[Supplied data]:
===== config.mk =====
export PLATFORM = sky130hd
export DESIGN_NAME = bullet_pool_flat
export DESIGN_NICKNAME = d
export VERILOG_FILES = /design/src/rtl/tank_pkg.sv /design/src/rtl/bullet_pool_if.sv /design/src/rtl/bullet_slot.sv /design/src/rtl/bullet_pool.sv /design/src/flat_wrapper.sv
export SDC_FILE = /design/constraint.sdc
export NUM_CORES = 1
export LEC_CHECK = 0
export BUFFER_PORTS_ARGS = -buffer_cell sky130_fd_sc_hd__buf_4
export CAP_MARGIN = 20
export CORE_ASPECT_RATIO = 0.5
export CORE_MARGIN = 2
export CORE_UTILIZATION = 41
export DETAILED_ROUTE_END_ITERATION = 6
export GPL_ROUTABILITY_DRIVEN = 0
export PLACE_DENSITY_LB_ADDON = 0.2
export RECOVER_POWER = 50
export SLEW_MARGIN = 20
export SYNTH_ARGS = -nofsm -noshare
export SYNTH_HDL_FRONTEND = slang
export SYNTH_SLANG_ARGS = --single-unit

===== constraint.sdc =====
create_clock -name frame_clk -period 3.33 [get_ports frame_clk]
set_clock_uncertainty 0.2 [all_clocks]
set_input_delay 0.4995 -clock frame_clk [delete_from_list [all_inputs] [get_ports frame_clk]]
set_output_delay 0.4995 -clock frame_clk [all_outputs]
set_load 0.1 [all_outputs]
--
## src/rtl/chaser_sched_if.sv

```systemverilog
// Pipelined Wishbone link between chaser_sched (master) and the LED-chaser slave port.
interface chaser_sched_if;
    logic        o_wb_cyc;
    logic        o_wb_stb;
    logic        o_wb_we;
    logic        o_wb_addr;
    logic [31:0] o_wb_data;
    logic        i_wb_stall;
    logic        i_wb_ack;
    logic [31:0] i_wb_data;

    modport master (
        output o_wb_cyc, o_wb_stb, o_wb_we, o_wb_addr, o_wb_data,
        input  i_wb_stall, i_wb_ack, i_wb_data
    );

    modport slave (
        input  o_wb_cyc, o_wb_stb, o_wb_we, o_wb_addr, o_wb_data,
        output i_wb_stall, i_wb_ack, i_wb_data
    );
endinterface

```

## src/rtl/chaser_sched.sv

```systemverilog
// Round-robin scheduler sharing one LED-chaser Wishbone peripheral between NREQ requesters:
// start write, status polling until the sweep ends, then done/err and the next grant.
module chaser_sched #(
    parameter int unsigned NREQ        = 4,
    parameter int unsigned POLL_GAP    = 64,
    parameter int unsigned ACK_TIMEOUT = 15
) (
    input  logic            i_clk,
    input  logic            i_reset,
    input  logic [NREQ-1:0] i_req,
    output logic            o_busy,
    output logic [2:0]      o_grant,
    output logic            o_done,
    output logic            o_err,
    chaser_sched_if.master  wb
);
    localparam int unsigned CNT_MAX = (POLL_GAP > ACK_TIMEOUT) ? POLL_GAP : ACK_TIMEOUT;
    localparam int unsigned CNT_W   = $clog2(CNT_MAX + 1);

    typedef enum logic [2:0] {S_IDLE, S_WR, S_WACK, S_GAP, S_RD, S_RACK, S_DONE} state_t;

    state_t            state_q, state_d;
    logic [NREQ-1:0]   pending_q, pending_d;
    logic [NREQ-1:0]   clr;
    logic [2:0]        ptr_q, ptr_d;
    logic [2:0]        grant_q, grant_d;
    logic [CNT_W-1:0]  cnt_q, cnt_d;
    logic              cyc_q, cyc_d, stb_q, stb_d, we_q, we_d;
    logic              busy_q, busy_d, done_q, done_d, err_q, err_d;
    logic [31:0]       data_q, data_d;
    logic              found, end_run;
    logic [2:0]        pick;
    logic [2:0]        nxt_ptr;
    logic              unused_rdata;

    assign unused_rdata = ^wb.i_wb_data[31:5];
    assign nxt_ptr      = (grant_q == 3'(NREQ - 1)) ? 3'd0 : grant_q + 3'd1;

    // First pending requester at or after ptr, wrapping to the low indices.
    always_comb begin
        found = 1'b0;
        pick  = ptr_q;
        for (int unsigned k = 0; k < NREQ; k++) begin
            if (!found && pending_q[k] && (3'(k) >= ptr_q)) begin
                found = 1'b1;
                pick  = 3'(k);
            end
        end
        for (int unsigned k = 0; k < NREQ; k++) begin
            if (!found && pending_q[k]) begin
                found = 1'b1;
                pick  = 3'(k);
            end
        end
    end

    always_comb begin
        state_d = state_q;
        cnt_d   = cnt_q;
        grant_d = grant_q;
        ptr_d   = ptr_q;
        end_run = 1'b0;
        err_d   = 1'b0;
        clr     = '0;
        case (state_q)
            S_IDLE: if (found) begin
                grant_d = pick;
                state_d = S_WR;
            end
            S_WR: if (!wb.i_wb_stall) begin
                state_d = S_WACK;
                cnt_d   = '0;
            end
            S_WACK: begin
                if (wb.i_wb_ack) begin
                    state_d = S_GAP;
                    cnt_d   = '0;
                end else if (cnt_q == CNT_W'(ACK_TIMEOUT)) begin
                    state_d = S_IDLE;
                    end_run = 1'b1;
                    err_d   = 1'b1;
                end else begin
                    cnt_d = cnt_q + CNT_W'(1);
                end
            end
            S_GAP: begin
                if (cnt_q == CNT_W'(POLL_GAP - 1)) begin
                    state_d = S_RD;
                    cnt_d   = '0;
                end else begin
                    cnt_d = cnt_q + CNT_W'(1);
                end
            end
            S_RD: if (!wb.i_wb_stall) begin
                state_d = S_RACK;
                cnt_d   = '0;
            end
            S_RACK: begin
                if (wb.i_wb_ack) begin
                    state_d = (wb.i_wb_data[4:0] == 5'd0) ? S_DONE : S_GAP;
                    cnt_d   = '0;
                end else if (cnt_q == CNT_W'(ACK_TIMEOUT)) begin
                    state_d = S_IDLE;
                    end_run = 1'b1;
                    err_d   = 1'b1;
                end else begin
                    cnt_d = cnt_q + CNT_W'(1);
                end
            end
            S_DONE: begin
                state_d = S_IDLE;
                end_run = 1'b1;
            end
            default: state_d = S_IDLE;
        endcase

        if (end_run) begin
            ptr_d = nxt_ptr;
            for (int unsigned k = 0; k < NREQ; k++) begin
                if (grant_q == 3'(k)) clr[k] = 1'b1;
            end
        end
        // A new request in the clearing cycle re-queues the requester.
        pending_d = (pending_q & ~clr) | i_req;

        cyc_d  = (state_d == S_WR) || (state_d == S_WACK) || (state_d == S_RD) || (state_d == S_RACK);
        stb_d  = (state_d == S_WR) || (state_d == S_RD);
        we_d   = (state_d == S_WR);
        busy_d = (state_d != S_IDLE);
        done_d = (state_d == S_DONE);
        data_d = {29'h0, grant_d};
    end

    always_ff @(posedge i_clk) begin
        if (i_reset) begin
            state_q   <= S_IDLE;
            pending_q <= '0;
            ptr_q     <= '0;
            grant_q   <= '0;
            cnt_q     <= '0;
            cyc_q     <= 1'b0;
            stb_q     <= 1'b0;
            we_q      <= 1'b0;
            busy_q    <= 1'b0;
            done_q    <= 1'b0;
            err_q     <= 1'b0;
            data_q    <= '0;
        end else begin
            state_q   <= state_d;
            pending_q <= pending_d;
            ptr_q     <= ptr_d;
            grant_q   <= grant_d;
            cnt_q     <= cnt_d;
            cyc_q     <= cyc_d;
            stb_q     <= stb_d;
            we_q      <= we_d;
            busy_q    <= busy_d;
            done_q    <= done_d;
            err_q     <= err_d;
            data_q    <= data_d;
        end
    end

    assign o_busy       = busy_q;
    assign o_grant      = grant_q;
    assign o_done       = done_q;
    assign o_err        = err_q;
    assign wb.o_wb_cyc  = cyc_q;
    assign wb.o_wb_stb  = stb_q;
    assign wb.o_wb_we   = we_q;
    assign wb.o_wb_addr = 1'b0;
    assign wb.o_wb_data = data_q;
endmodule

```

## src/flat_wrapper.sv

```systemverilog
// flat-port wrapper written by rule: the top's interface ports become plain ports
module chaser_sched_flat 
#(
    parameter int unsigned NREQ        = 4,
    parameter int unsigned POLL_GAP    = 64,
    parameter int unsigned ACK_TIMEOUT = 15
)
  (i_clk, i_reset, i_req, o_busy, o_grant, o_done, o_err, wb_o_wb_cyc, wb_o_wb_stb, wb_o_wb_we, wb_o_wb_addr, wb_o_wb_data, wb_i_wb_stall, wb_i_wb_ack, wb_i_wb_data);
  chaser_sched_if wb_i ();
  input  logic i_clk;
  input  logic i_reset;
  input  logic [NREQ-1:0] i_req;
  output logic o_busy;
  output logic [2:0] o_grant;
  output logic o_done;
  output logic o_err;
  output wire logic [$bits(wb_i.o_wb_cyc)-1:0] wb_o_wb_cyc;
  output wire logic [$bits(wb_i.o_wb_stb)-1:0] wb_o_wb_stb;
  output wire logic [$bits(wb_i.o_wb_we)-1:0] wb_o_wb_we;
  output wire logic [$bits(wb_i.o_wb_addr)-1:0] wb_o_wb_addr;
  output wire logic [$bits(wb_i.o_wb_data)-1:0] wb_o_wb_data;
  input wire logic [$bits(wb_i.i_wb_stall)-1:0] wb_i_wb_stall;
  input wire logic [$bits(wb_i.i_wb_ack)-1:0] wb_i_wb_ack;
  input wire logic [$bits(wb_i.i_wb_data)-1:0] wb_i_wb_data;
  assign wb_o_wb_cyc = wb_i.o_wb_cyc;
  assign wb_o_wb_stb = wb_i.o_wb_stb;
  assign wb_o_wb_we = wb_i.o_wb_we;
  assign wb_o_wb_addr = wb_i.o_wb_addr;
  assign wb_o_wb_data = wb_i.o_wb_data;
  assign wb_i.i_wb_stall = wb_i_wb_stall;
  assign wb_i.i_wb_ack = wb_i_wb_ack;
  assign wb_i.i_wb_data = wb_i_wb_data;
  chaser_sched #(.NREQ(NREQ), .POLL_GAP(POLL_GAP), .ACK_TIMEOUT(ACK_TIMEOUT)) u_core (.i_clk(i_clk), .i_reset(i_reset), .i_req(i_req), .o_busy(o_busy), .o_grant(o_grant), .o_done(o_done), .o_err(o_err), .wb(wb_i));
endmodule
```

[What the task requires]: Whenever a line in the data holds "master", copy that line.

[Task response]:
// Pipelined Wishbone link between chaser_sched (master) and the LED-chaser slave port.
    modport master (
    chaser_sched_if.master  wb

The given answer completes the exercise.